-- Task description --
Below this line is a set of entries; quote exactly the lines from the line that contains "CTS | 28.6 | 2.30 | 47400 | 0.0859 | 6415" to the line that contains "Power is not", both lines included.

-- Data excerpts --
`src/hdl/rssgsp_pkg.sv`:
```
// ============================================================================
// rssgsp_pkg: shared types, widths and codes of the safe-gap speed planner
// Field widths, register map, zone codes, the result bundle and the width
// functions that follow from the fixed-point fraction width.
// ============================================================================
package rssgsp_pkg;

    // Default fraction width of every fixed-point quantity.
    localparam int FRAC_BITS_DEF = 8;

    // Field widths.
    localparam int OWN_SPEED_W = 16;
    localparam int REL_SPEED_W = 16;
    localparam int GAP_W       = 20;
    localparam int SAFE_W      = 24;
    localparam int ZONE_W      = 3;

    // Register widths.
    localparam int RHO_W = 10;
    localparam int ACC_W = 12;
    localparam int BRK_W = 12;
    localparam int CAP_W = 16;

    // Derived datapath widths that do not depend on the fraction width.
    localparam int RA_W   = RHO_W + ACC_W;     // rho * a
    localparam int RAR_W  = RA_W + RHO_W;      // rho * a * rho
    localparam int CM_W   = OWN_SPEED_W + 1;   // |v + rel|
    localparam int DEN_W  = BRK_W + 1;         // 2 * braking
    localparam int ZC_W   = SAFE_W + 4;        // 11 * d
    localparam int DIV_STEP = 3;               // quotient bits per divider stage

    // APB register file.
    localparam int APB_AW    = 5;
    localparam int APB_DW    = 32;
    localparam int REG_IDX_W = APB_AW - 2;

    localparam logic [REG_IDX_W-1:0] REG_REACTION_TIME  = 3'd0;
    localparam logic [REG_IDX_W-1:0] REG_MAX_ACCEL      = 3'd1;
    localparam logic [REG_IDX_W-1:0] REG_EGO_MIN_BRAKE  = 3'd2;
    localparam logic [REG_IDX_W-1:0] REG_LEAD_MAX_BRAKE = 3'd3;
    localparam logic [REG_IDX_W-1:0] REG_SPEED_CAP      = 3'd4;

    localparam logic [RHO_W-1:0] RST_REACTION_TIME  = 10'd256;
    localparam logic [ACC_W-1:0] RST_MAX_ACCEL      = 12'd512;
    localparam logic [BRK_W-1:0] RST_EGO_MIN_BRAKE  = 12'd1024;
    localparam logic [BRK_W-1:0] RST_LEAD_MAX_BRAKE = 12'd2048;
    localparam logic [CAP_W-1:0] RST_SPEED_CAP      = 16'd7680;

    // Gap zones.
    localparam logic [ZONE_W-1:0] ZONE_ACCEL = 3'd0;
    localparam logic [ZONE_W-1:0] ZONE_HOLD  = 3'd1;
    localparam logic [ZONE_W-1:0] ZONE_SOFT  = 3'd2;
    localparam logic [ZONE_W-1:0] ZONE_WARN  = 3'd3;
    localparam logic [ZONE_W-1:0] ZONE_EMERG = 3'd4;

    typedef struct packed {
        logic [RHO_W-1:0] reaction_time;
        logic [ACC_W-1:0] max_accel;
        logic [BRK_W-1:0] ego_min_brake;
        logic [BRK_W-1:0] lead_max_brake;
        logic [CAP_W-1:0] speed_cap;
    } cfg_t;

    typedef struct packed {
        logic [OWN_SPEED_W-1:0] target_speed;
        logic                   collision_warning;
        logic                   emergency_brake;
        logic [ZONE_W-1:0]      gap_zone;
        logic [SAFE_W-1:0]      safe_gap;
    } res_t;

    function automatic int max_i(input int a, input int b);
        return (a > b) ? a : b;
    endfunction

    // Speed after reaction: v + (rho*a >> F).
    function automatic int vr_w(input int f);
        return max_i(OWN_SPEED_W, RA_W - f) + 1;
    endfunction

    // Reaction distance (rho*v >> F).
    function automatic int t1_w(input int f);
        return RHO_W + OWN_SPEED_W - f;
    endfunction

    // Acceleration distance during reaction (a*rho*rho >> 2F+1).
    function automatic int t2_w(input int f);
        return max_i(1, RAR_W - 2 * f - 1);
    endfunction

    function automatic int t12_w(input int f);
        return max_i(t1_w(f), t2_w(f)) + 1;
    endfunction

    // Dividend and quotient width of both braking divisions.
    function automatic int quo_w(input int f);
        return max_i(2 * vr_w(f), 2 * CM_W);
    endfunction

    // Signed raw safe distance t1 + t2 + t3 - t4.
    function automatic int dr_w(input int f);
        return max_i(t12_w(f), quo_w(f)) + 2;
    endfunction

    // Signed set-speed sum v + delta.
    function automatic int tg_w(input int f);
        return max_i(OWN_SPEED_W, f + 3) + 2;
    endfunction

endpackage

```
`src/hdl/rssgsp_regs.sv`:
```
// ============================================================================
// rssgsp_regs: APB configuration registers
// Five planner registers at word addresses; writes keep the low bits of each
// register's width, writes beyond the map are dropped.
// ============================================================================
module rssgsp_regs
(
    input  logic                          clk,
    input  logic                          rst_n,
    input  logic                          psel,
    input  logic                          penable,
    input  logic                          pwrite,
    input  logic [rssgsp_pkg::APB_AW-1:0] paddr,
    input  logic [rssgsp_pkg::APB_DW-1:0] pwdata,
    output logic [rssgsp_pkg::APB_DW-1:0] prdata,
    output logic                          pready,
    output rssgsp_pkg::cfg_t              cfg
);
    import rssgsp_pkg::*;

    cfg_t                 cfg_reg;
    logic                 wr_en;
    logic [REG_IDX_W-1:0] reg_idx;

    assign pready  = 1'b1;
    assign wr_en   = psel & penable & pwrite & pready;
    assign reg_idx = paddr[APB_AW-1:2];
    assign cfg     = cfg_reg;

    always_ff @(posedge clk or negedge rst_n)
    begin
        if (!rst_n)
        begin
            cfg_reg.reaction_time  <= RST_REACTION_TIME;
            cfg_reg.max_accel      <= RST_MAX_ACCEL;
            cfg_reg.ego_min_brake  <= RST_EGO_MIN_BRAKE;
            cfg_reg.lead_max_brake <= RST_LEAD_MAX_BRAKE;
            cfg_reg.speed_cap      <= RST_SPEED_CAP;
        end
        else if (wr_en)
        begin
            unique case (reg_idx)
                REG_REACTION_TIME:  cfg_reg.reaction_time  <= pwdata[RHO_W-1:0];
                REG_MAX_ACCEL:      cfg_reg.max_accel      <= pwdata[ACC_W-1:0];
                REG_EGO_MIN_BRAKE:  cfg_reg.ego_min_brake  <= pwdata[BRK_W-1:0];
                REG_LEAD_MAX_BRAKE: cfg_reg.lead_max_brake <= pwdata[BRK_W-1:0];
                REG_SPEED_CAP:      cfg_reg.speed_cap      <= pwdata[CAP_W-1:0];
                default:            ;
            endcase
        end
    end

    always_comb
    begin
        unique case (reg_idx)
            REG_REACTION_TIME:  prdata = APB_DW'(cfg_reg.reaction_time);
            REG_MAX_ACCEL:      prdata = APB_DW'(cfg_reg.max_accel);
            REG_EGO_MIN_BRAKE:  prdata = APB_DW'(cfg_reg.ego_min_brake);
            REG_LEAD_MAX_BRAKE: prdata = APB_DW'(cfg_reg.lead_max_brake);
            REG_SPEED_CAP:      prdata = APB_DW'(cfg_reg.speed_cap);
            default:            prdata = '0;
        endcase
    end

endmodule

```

--

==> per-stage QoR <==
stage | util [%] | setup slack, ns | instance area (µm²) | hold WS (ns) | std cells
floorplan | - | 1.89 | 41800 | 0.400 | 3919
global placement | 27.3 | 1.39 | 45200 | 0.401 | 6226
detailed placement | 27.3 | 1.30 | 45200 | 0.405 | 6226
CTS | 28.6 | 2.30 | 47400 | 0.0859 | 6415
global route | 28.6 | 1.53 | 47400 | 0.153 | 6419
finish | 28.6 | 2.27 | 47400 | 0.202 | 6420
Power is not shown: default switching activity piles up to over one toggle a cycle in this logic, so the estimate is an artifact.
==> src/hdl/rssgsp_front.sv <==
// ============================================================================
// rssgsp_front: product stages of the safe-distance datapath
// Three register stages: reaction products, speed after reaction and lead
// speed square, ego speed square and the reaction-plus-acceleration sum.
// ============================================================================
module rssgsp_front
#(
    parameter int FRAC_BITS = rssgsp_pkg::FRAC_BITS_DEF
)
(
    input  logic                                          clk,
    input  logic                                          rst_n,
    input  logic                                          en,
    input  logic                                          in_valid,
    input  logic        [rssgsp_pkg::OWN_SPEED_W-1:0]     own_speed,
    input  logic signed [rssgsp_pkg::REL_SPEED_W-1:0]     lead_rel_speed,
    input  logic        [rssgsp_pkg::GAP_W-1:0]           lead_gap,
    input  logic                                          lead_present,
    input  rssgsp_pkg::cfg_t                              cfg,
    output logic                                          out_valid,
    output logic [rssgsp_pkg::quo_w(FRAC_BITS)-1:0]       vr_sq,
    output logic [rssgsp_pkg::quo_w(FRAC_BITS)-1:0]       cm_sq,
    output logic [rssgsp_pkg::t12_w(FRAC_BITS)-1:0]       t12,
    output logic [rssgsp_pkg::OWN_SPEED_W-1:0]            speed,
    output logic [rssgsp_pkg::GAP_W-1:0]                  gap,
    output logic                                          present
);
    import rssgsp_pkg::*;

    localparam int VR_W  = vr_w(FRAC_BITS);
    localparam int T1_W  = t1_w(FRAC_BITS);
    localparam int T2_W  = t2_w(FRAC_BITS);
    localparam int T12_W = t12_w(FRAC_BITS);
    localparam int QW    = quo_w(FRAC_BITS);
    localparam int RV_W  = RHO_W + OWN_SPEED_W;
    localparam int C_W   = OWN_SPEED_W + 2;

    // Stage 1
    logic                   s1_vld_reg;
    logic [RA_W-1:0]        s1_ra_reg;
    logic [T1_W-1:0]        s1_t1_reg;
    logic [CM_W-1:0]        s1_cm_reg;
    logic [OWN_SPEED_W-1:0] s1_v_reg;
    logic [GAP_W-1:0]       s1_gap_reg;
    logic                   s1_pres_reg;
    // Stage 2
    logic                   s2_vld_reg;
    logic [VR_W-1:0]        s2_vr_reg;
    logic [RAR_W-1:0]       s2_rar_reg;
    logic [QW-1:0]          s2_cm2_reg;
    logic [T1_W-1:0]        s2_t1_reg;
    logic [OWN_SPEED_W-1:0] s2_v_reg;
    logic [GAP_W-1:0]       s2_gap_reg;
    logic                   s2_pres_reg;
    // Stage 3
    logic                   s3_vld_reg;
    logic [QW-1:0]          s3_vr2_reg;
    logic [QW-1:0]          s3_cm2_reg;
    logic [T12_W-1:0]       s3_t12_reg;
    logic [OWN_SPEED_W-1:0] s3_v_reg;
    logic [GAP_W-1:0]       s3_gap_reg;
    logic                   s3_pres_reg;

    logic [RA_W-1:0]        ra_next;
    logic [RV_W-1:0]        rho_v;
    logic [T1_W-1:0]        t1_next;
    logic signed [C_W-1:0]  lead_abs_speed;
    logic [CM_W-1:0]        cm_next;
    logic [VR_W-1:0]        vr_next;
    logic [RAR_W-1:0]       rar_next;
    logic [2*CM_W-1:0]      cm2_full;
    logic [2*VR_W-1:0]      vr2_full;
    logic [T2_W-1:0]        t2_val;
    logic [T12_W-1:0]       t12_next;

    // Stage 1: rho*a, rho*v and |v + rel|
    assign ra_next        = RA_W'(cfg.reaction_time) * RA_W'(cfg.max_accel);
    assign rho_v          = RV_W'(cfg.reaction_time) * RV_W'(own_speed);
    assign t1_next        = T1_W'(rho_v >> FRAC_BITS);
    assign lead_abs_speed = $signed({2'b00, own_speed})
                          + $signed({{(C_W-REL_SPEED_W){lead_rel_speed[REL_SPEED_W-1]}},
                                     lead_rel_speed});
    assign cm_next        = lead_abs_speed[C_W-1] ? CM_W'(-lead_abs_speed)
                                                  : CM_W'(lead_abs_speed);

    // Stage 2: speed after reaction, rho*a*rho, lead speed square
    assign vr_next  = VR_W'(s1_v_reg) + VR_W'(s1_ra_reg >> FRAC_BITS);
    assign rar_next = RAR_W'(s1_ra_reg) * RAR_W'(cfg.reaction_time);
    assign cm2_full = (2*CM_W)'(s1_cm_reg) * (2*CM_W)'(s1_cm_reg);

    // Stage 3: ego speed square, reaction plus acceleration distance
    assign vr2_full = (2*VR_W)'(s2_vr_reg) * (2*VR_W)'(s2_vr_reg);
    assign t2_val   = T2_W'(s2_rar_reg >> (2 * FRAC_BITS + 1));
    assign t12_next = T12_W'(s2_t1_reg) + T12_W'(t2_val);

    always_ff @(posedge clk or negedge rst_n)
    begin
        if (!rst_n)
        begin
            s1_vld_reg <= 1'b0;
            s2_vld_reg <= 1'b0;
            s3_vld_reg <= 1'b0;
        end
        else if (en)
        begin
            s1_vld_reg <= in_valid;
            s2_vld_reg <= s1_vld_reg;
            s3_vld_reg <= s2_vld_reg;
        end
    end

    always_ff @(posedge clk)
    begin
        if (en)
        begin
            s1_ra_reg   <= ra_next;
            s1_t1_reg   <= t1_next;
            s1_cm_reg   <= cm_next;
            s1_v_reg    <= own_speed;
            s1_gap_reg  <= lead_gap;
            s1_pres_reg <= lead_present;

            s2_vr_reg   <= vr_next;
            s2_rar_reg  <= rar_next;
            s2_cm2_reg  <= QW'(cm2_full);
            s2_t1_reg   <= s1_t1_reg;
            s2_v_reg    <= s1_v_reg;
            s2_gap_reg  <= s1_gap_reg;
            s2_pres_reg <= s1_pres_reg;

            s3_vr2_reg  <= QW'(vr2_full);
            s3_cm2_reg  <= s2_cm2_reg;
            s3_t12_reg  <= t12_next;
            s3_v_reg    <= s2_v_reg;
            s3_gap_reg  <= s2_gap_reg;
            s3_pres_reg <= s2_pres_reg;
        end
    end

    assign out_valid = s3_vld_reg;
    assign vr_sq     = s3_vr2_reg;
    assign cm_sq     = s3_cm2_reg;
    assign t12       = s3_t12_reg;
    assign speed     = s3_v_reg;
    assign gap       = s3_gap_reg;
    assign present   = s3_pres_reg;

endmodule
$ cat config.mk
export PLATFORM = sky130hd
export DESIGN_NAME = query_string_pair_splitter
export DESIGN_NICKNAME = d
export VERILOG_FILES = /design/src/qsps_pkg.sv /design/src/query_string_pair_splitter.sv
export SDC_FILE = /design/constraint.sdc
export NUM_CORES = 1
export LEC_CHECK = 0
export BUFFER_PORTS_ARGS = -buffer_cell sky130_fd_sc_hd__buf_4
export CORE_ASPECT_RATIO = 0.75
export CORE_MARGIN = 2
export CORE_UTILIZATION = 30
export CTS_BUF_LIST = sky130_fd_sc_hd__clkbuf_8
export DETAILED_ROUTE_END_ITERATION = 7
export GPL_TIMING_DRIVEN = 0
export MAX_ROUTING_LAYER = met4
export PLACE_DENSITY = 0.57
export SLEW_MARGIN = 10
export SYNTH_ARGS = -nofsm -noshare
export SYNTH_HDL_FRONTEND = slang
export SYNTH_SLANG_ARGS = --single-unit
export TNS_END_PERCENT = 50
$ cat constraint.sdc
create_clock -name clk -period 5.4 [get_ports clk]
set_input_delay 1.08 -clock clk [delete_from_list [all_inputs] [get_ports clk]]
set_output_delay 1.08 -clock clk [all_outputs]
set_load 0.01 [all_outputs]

-- Exercise solution --
CTS | 28.6 | 2.30 | 47400 | 0.0859 | 6415
global route | 28.6 | 1.53 | 47400 | 0.153 | 6419
finish | 28.6 | 2.27 | 47400 | 0.202 | 6420
Power is not shown: default switching activity piles up to over one toggle a cycle in this logic, so the estimate is an artifact.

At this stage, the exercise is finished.